====== Dataset ======
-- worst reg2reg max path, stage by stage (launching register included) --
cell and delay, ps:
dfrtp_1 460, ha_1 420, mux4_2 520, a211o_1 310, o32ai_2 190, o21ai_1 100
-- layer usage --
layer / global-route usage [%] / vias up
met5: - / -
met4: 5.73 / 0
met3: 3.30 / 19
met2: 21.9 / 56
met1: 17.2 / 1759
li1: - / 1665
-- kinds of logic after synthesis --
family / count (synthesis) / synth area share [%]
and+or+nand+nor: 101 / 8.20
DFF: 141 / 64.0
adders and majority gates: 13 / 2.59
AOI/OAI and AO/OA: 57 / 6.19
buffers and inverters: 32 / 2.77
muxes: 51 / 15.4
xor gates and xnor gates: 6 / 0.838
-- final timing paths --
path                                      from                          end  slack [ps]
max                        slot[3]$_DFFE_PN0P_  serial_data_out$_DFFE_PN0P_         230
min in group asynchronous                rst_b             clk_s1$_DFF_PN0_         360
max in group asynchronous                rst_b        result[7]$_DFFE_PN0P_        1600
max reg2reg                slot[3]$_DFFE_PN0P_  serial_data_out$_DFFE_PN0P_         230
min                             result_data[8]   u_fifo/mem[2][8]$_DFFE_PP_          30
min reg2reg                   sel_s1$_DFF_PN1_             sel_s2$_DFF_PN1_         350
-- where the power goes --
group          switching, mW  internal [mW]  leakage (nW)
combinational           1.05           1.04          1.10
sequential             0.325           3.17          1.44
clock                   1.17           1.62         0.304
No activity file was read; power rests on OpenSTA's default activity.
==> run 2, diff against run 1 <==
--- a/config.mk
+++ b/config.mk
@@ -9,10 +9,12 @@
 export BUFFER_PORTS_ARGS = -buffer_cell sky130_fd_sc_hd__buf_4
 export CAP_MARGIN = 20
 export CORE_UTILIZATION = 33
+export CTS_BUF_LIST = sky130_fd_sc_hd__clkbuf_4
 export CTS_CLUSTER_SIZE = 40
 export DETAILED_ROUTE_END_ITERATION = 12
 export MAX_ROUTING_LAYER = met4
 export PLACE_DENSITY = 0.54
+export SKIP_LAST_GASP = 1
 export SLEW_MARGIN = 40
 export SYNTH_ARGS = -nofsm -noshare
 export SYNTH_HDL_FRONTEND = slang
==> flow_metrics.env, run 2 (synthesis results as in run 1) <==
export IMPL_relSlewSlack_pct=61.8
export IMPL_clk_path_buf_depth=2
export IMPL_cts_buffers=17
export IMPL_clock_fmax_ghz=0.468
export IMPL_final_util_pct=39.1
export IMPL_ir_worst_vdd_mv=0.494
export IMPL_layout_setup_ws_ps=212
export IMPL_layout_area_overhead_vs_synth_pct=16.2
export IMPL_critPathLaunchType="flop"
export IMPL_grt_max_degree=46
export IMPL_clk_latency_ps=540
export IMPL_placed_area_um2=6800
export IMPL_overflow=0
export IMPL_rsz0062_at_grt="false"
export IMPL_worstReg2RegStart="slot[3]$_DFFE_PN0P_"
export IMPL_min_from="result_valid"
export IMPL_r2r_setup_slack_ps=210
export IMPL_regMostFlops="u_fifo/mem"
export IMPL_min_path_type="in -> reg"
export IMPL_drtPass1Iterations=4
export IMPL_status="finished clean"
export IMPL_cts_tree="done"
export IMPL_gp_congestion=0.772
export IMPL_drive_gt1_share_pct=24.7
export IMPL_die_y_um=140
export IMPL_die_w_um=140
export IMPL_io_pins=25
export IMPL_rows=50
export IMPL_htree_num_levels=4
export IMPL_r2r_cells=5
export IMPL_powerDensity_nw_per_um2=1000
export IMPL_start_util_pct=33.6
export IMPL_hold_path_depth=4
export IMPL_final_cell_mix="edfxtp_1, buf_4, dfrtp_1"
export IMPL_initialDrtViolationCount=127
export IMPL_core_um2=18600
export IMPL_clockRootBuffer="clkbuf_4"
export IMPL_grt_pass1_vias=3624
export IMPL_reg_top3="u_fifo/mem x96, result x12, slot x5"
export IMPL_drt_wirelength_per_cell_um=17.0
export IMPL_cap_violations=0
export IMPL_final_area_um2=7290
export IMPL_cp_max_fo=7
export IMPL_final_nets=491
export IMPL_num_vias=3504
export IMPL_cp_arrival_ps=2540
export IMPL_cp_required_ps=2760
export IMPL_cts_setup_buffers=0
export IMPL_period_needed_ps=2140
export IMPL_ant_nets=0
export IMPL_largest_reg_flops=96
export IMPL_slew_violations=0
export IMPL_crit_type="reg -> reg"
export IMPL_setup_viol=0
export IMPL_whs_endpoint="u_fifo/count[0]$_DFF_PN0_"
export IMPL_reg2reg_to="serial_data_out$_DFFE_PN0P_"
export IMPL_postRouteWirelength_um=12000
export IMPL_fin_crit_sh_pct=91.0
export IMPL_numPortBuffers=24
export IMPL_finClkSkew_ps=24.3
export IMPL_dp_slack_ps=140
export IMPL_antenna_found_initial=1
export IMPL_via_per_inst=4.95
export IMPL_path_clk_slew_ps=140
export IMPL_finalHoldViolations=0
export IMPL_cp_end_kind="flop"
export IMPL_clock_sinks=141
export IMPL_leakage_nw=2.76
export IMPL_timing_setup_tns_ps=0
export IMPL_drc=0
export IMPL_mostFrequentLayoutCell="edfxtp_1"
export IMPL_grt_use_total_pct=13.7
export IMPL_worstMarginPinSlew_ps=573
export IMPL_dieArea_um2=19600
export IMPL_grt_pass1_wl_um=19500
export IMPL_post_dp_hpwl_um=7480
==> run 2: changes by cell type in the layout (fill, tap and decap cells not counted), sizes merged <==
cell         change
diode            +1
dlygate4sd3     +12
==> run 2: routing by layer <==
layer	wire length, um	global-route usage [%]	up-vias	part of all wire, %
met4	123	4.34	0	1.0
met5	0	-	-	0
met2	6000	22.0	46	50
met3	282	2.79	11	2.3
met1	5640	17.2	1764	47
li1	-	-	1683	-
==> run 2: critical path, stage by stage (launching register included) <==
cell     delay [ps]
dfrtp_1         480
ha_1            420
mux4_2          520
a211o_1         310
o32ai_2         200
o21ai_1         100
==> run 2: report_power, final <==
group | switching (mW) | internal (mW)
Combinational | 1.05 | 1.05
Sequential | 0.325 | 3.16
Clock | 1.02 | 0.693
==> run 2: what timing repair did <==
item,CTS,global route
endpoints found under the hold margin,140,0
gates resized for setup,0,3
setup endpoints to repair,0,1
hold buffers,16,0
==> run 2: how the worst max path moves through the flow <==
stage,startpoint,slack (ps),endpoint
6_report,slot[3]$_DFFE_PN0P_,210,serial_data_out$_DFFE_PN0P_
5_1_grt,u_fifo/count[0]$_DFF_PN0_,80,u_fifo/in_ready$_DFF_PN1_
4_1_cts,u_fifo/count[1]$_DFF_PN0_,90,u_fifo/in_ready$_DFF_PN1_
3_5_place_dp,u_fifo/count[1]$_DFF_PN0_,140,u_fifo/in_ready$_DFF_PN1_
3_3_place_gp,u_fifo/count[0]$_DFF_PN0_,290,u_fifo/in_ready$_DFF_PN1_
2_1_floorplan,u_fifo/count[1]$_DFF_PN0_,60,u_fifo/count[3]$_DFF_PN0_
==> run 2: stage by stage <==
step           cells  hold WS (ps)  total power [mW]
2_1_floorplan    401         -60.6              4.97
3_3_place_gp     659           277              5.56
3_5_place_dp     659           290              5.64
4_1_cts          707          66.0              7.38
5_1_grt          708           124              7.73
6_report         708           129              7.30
[config.mk]
export PLATFORM = sky130hd
export DESIGN_NAME = cdt_timer
export DESIGN_NICKNAME = d
export VERILOG_FILES = /design/src/pkg/cdt_pkg.sv /design/src/logic/cdt_timer.sv
export VERILOG_INCLUDE_DIRS = /design/src /design/src/pkg
export SDC_FILE = /design/constraint.sdc
export NUM_CORES = 1
export LEC_CHECK = 0
export ABC_AREA = 0
export BUFFER_PORTS_ARGS = -buffer_cell sky130_fd_sc_hd__buf_2
export CAP_MARGIN = 20
export CELL_PAD_IN_SITES_DETAIL_PLACEMENT = 1
export CELL_PAD_IN_SITES_GLOBAL_PLACEMENT = 1
export CORE_MARGIN = 2
export CORE_UTILIZATION = 46
export CTS_CLUSTER_DIAMETER = 30
export DETAILED_ROUTE_END_ITERATION = 16
export PLACE_DENSITY_LB_ADDON = 0.1
export SYNTH_ARGS = -nofsm -noshare
export SYNTH_HDL_FRONTEND = slang
export SYNTH_SLANG_ARGS = --single-unit
[constraint.sdc]
create_clock -name CLOCK -period 3.5 [get_ports CLOCK]
set_input_delay 0.525 -clock CLOCK [delete_from_list [all_inputs] [get_ports CLOCK]]
set_output_delay 0.525 -clock CLOCK [all_outputs]
set_load 0.03 [all_outputs]
## src/psbc_pkg.sv

```systemverilog
// Purpose: Shared constants for the transceiver sideband pin control block.
// Assumes: One 50 MHz core clock.
// Notes: Timing figures are kept in their own units with derived cycle counts.
package psbc_pkg;
    localparam int CLK_PERIOD_PS = 20000;
    localparam int RESET_MIN_US = 100;
    localparam int RESET_MIN_CYCLES = (RESET_MIN_US * 1000000 + CLK_PERIOD_PS - 1) / CLK_PERIOD_PS;
    localparam logic FREQ_SEL_19M2 = 1'h0;
    localparam logic FREQ_SEL_26M = 1'h1;
    localparam logic DRIVE_ACTIVE_HIGH = 1'h0;
    localparam logic DRIVE_ACTIVE_LOW = 1'h1;
    localparam logic POL_ACTIVE_LOW = 1'h0;
    localparam int REF_DETECT_EDGES = 4;
    localparam int REF_CNT_W = 3;
    typedef enum logic [2:0] {
        PSBC_OFF = 3'h1,
        PSBC_ACTIVE = 3'h2,
        PSBC_DEADBAT = 3'h4
    } psbc_mode_t;
endpackage

```

## src/psbc_sync.sv

```systemverilog
// Purpose: Two-stage synchroniser with rising-edge count for the reference clock pin.
// Assumes: Input is asynchronous; first stage feeds only the second.
// Notes: Counts rising edges up to a saturating limit.
`timescale 1ns/1ps
`default_nettype none
module psbc_sync #(
    parameter int CNT_W = 3,
    parameter logic [CNT_W-1:0] LIMIT = 3'h4
) (
    input wire logic clk,
    input wire logic rstN,
    input wire logic din,
    output logic seen
);
    logic meta;
    logic stable;
    logic last;
    logic [CNT_W-1:0] count;
    logic [CNT_W-1:0] next_count;

    always_comb
    begin
        next_count = count;
        if (stable && !last && count != LIMIT)
        begin
            next_count = count + CNT_W'(1);
        end
    end

    always_ff @(posedge clk or negedge rstN)
    begin
        if (!rstN)
        begin
            meta <= 1'b0;
            stable <= 1'b0;
            last <= 1'b0;
            count <= '0;
            seen <= 1'b0;
        end
        else
        begin
            meta <= din;
            stable <= meta;
            last <= stable;
            count <= next_count;
            seen <= (next_count == LIMIT);
        end
    end
endmodule
`default_nettype wire

```

## src/psbc_top.sv

```systemverilog
// Purpose: Sideband pin control of a standalone USB transceiver.
// Assumes: Inputs synchronous to core_clk except ref_clock_in; nrst is active low.
// Notes: Register bits arrive as plain ports from the link-side register file.
`timescale 1ns/1ps
`default_nettype none
module psbc_top (
    input wire logic core_clk,
    input wire logic nrst,
    input wire logic freqSelStrap,
    input wire logic charge_detect_polarity_strap,
    input wire logic chipSelectN,
    input wire logic chipSelect,
    input wire logic dead_battery_detect_enable_n,
    input wire logic frameEnable,
    input wire logic hsSofSeen,
    input wire logic faultIn,
    input wire logic use_ext_power_indicator,
    input wire logic indicator_invert,
    input wire logic indicator_qualify_bypass,
    input wire logic busValidCmp,
    input wire logic chargerDetected,
    input wire logic driveBusPower,
    input wire logic switch_drive_mode,
    input wire logic ref_clock_in,
    output logic refIs26M,
    output logic frameOut,
    output logic powerDown,
    output logic ulpiOe,
    output psbc_pkg::psbc_mode_t mode,
    output logic deadBatDetectRun,
    output logic extIndicator,
    output logic charge_detect_out,
    output logic charge_detect_out_oe,
    output logic bus_power_switch_ctrl,
    output logic bus_power_switch_ctrl_oe,
    output logic ulpiClkOe
);
    import psbc_pkg::*;

    logic rstMeta;
    logic rstN;
    logic strapsTaken;
    logic polStrap;
    logic next_strapsTaken;
    logic next_refIs26M;
    logic next_polStrap;
    logic next_frameOut;
    logic selected;
    psbc_mode_t next_mode;
    logic next_deadBat;
    logic next_extIndicator;
    logic faultLevel;
    logic chgLevel;
    logic swLevel;
    logic refSeen;

    // Reset release is synchronised; assertion stays asynchronous.
    always_ff @(posedge core_clk or negedge nrst)
    begin
        if (!nrst)
        begin
            rstMeta <= 1'b0;
            rstN <= 1'b0;
        end
        else
        begin
            rstMeta <= 1'b1;
            rstN <= rstMeta;
        end
    end

    // Straps are captured once, on the first clock after reset release.
    always_comb
    begin
        next_strapsTaken = 1'b1;
        next_refIs26M = refIs26M;
        next_polStrap = polStrap;
        if (!strapsTaken)
        begin
            next_refIs26M = (freqSelStrap == FREQ_SEL_26M);
            next_polStrap = charge_detect_polarity_strap;
        end
    end

    always_ff @(posedge core_clk or negedge rstN)
    begin
        if (!rstN)
        begin
            strapsTaken <= 1'b0;
            refIs26M <= 1'b0;
            polStrap <= 1'b0;
        end
        else
        begin
            strapsTaken <= next_strapsTaken;
            refIs26M <= next_refIs26M;
            polStrap <= next_polStrap;
        end
    end

    // Mode: select pins decide power down; dead-battery detection only outside active mode.
    always_comb
    begin
        selected = !chipSelectN && chipSelect;
        next_mode = mode;
        case (mode)
            PSBC_OFF:
            begin
                if (selected)
                begin
                    next_mode = PSBC_ACTIVE;
                end
                else if (!dead_battery_detect_enable_n)
                begin
                    next_mode = PSBC_DEADBAT;
                end
            end
            PSBC_ACTIVE:
            begin
                if (!selected)
                begin
                    next_mode = PSBC_OFF;
                end
            end
            PSBC_DEADBAT:
            begin
                if (selected)
                begin
                    next_mode = PSBC_ACTIVE;
                end
                else if (dead_battery_detect_enable_n)
                begin
                    next_mode = PSBC_OFF;
                end
            end
            default:
            begin
                next_mode = PSBC_OFF;
            end
        endcase
        next_deadBat = (next_mode == PSBC_DEADBAT);
    end

    // Frame pulse, indicator and pin drive logic.
    always_comb
    begin
        next_frameOut = 1'b0;
        if (frameEnable && next_mode == PSBC_ACTIVE)
        begin
            next_frameOut = frameOut ^ hsSofSeen;
        end
        faultLevel = faultIn ^ indicator_invert;
        next_extIndicator = 1'b0;
        if (use_ext_power_indicator)
        begin
            next_extIndicator = indicator_qualify_bypass ? faultLevel : (faultLevel && busValidCmp);
        end
        chgLevel = (polStrap == POL_ACTIVE_LOW) ? !chargerDetected : chargerDetected;
        swLevel = (switch_drive_mode == DRIVE_ACTIVE_HIGH) ? driveBusPower : !driveBusPower;
    end

    always_ff @(posedge core_clk or negedge rstN)
    begin
        if (!rstN)
        begin
            mode <= PSBC_OFF;
            deadBatDetectRun <= 1'b0;
            frameOut <= 1'b0;
            powerDown <= 1'b1;
            ulpiOe <= 1'b0;
            extIndicator <= 1'b0;
            charge_detect_out <= 1'b0;
            charge_detect_out_oe <= 1'b0;
            bus_power_switch_ctrl <= 1'b0;
            bus_power_switch_ctrl_oe <= 1'b0;
            ulpiClkOe <= 1'b0;
        end
        else
        begin
            mode <= next_mode;
            deadBatDetectRun <= next_deadBat;
            frameOut <= next_frameOut;
            powerDown <= (next_mode != PSBC_ACTIVE);
            ulpiOe <= (next_mode == PSBC_ACTIVE);
            extIndicator <= next_extIndicator;
            // Open-drain or open-source: drive only the active level.
            charge_detect_out <= chgLevel;
            charge_detect_out_oe <= chargerDetected;
            bus_power_switch_ctrl <= swLevel;
            bus_power_switch_ctrl_oe <= driveBusPower;
            ulpiClkOe <= refSeen && (next_mode == PSBC_ACTIVE);
        end
    end

    psbc_sync #(
        .CNT_W(REF_CNT_W),
        .LIMIT(REF_CNT_W'(REF_DETECT_EDGES))
    ) refDetect (
        .clk(core_clk),
        .rstN(rstN),
        .din(ref_clock_in),
        .seen(refSeen)
    );
endmodule
`default_nettype wire
```
===== src/sah_pkg.sv =====
// Constants, states and state record for the address header bus controller
// ---------------------------------------------------------------
// How it works
// - Header is seven address bits, direction bit, acknowledge bit.
// - Header after start: start, first bit, acknowledge open-drain; rest may push-pull.
// - Header after repeated start is push-pull except the acknowledge.
// - On target start controller pulls clock low and overlaps data low.
// - Zero bit: drive data low from clock fall to next fall.
// - One bit: release data at fall, sample at next rise.
// - Low seen while sending one loses; send no more of that header.
// - Capable targets get lower-half addresses so first bit is zero.
// - Controller sent one, saw high: rest may push-pull; else open-drain.
// - New-protocol only: clock high below 50 ns; legacy: slow timing.
// - Broadcast or static opening: watch requests, then accept or refuse.
// - Dynamic address collision: writing controller wins, reading one loses.
// - Full coincidence gives no acknowledge; resend address after repeated start.
// ---------------------------------------------------------------
package sah_pkg;
   localparam int CLK_NS = 20;
   localparam int T_OD_LO_NS = 200;
   localparam int T_HI_FAST_NS = 40;
   localparam int T_LEG_HALF_NS = 1300;
   localparam int T_BUF_NS = 1300;
   localparam logic [7:0] OD_LO_CYC = 8'((T_OD_LO_NS + CLK_NS - 1) / CLK_NS);
   localparam logic [7:0] HI_FAST_CYC = 8'((T_HI_FAST_NS / CLK_NS) < 1 ? 1 :
                                          (T_HI_FAST_NS / CLK_NS));
   localparam logic [7:0] LEG_CYC = 8'((T_LEG_HALF_NS + CLK_NS - 1) / CLK_NS);
   localparam logic [7:0] BUF_CYC = 8'((T_BUF_NS + CLK_NS - 1) / CLK_NS);
   localparam logic [6:0] ADDR_BCAST = 7'h7E;
   localparam logic [6:0] ADDR_JOIN = 7'h02;
   localparam logic [3:0] IDX_A6 = 4'h0;
   localparam logic [3:0] IDX_ACK = 4'h8;

   typedef enum logic [3:0] {
      S_IDLE, S_START, S_BIT_LO, S_BIT_HI, S_HOLD,
      S_RS_A, S_RS_B, S_SP_A, S_SP_B, S_SP_C
   } sah_state_e;

   typedef struct packed {
      sah_state_e st;
      logic [7:0] cnt;
      logic [3:0] idx;
      logic [7:0] sh;
      logic [7:0] hdr;
      logic [7:0] rx;
      logic rs;
      logic pp;
      logic lost;
      logic ackdrv;
      logic leg;
      logic popt;
      logic resend;
      logic sy0;
      logic sy1;
      logic scl_o;
      logic sda_o;
      logic sda_oe_b;
      logic done;
      logic acked;
      logic arb_lost;
      logic busy;
      logic ready;
   } sah_q_s;
endpackage


===== src/sah_ctrl.sv =====
// Bus controller that sends arbitrable and push-pull address headers
`timescale 1ns/1ps
module sah_ctrl
   import sah_pkg::*;
(
   input wire logic sys_clk, // System clock
   input wire logic rst_b, // Async reset, active low
   input wire logic cmd_valid, // Command offered
   output logic cmd_ready, // Command can be taken
   input wire logic cmd_stop, // 1 = stop, 0 = header
   input wire logic [6:0] cmd_addr, // Header address
   input wire logic cmd_rnw, // Header direction bit
   input wire logic cmd_pp_opt, // Allow push-pull speed-up
   input wire logic cmd_legacy, // Legacy devices addressed
   input wire logic req_accept, // Acknowledge a won request
   output logic scl_o, // Clock level
   output logic scl_oe_b, // Clock drive enable, low drives
   input wire logic sda_i, // Data wire level
   output logic sda_o, // Data drive level
   output logic sda_oe_b, // Data drive enable, low drives
   output logic busy, // Frame in progress
   output logic done, // Header finished pulse
   output logic acked, // Header was acknowledged
   output logic arb_lost, // A target won arbitration
   output logic [6:0] req_addr, // Address seen on the wire
   output logic req_rnw // Direction bit seen on the wire
);
   sah_q_s q;
   sah_q_s n;
   logic scl_oe_b_q;

   // ---------------------------------------------------------------
   // Data drive for one bit
   // ---------------------------------------------------------------
   // Returns {oe_b, level}; open-drain never drives a one
   function automatic logic [1:0] sda_set(input logic [3:0] idx, input logic b,
                                          input logic pp, input logic lost,
                                          input logic ackdrv);
      logic [1:0] r;
      r = 2'h2;
      if (idx == IDX_ACK) begin
         r = ackdrv ? 2'h0 : 2'h2;
      end else if (lost) begin
         r = 2'h2;
      end else if (pp) begin
         r = {1'b0, b};
      end else begin
         r = {b, 1'b0};
      end
      return r;
   endfunction

   function automatic logic [7:0] lo_len(input logic leg);
      return leg ? LEG_CYC : OD_LO_CYC;
   endfunction

   // ---------------------------------------------------------------
   // Next state
   // ---------------------------------------------------------------
   always_comb begin
      logic s;
      logic [1:0] d;
      n = q;
      s = q.sy1;
      d = 2'h2;
      n.sy0 = sda_i;
      n.sy1 = q.sy0;
      n.done = 1'b0;
      if (q.cnt != 8'h00) begin
         n.cnt = q.cnt - 8'h01;
      end else begin
         case (q.st)
            S_IDLE: begin
               n.scl_o = 1'b1;
               n.sda_oe_b = 1'b1;
               if (!s) begin
                  // Target pulled data low on a free bus: overlap it
                  n.st = S_START;
                  n.hdr = {ADDR_BCAST, 1'b0};
                  n.leg = 1'b0;
                  n.popt = 1'b0;
               end else if (cmd_valid && !cmd_stop) begin
                  n.st = S_START;
                  n.hdr = {cmd_addr, cmd_rnw};
                  n.leg = cmd_legacy;
                  n.popt = cmd_pp_opt;
               end
               if (n.st == S_START) begin
                  n.sda_o = 1'b0;
                  n.sda_oe_b = 1'b0;
                  n.rs = 1'b0;
                  n.pp = 1'b0;
                  n.cnt = lo_len(n.leg) - 8'h01;
               end
            end
            S_START: begin
               n.scl_o = 1'b0;
               n.st = S_BIT_LO;
               n.idx = IDX_A6;
               n.sh = q.hdr;
               n.lost = 1'b0;
               n.ackdrv = 1'b0;
               n.pp = q.rs;
               d = sda_set(IDX_A6, q.hdr[7], q.rs, 1'b0, 1'b0);
               n.sda_oe_b = d[1];
               n.sda_o = d[0];
               n.cnt = lo_len(q.leg) - 8'h01;
            end
            S_BIT_LO: begin
               n.scl_o = 1'b1;
               n.st = S_BIT_HI;
               n.cnt = (q.leg ? LEG_CYC : HI_FAST_CYC) - 8'h01;
            end
            S_BIT_HI: begin
               n.scl_o = 1'b0;
               if (q.idx < IDX_ACK) begin
                  n.rx = {q.rx[6:0], s};
                  if (!q.pp && q.sh[7] && !s) begin
                     n.lost = 1'b1;
                  end
                  // Nobody can drive a one on the first bit, so high is safe
                  if (q.idx == IDX_A6 && !q.rs && q.popt && q.sh[7] && s) begin
                     n.pp = 1'b1;
                  end
                  n.sh = {q.sh[6:0], 1'b0};
                  n.idx = q.idx + 4'h1;
                  n.ackdrv = n.lost && req_accept;
                  d = sda_set(n.idx, n.sh[7], n.pp, n.lost, n.ackdrv);
                  n.sda_oe_b = d[1];
                  n.sda_o = d[0];
                  n.st = S_BIT_LO;
                  n.cnt = lo_len(q.leg) - 8'h01;
               end else begin
                  n.sda_oe_b = 1'b1;
                  n.pp = 1'b0;
                  n.st = S_HOLD;
                  n.cnt = lo_len(q.leg) - 8'h01;
                  if (!q.lost && s && !q.rs && q.hdr[7:1] != ADDR_BCAST) begin
                     n.resend = 1'b1;
                  end else begin
                     n.done = 1'b1;
                     n.acked = !s;
                     n.arb_lost = q.lost;
                  end
               end
            end
            S_HOLD: begin
               if (q.resend) begin
                  n.resend = 1'b0;
                  n.st = S_RS_A;
               end else if (cmd_valid) begin
                  if (cmd_stop) begin
                     n.st = S_SP_A;
                     n.sda_o = 1'b0;
                     n.sda_oe_b = 1'b0;
                  end else begin
                     n.st = S_RS_A;
                     n.hdr = {cmd_addr, cmd_rnw};
                     n.leg = cmd_legacy;
                     n.popt = cmd_pp_opt;
                  end
               end
               if (n.st != S_HOLD) begin
                  n.cnt = lo_len(n.leg) - 8'h01;
               end
            end
            S_RS_A: begin
               // Drive high so the following fall is a clean repeated start
               n.sda_o = 1'b1;
               n.sda_oe_b = 1'b0;
               n.st = S_RS_B;
               n.cnt = lo_len(q.leg) - 8'h01;
            end
            S_RS_B: begin
               n.scl_o = 1'b1;
               n.st = S_START;
               n.rs = 1'b1;
               n.cnt = lo_len(q.leg) - 8'h01;
            end
            S_SP_A: begin
               n.scl_o = 1'b1;
               n.st = S_SP_B;
               n.cnt = lo_len(q.leg) - 8'h01;
            end
            S_SP_B: begin
               n.sda_oe_b = 1'b1;
               n.st = S_SP_C;
               n.cnt = BUF_CYC - 8'h01;
            end
            S_SP_C: begin
               n.st = S_IDLE;
            end
            default: begin
               n.st = S_IDLE;
            end
         endcase
      end
      if (q.st == S_START && q.cnt == 8'h01) begin
         n.sda_o = 1'b0;
         n.sda_oe_b = 1'b0;
      end
      n.busy = (n.st != S_IDLE);
      n.ready = (n.st == S_IDLE || (n.st == S_HOLD && !n.resend)) &&
                n.cnt == 8'h00;
   end

   // ---------------------------------------------------------------
   // State register
   // ---------------------------------------------------------------
   always_ff @(posedge sys_clk or negedge rst_b) begin
      if (!rst_b) begin
         q <= '0;
         q.st <= S_IDLE;
         q.sy0 <= 1'b1;
         q.sy1 <= 1'b1;
         q.scl_o <= 1'b1;
         q.sda_o <= 1'b1;
         q.sda_oe_b <= 1'b1;
         scl_oe_b_q <= 1'b0;
      end else begin
         q <= n;
         scl_oe_b_q <= 1'b0;
      end
   end

   assign cmd_ready = q.ready;
   assign scl_o = q.scl_o;
   assign scl_oe_b = scl_oe_b_q;
   assign sda_o = q.sda_o;
   assign sda_oe_b = q.sda_oe_b;
   assign busy = q.busy;
   assign done = q.done;
   assign acked = q.acked;
   assign arb_lost = q.arb_lost;
   assign req_addr = q.rx[7:1];
   assign req_rnw = q.rx[0];

   logic ph;
   assign ph = (q.st == S_BIT_LO || q.st == S_BIT_HI);
endmodule
File: config.mk
export PLATFORM = sky130hd
export DESIGN_NAME = pst_selftest
export DESIGN_NICKNAME = d
export VERILOG_FILES = /design/src/verilog/pst_pkg.sv /design/src/verilog/pst_selftest.sv
export SDC_FILE = /design/constraint.sdc
export NUM_CORES = 1
export LEC_CHECK = 0
export BUFFER_PORTS_ARGS = -buffer_cell sky130_fd_sc_hd__buf_2
export CORE_MARGIN = 5
export CORE_UTILIZATION = 59
export CTS_CLUSTER_SIZE = 14
export DETAILED_ROUTE_END_ITERATION = 10
export MAX_ROUTING_LAYER = met4
export PLACE_DENSITY = 0.93
export REMOVE_ABC_BUFFERS = 1
export SETUP_SLACK_MARGIN = 0.1
export SLEW_MARGIN = 20
export SYNTH_ARGS = -nofsm -noshare
export SYNTH_HDL_FRONTEND = slang
export SYNTH_SLANG_ARGS = --single-unit
File: constraint.sdc
create_clock -name mclk_i -period 6.32 [get_ports mclk_i]
set_input_delay 0.316 -clock mclk_i [delete_from_list [all_inputs] [get_ports mclk_i]]
set_output_delay 0.316 -clock mclk_i [all_outputs]
set_load 0.01 [all_outputs]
======
Activity - If a line in the records holds the string "gates", copy it.

Your response -
adders and majority gates: 13 / 2.59
xor gates and xnor gates: 6 / 0.838
gates resized for setup,0,3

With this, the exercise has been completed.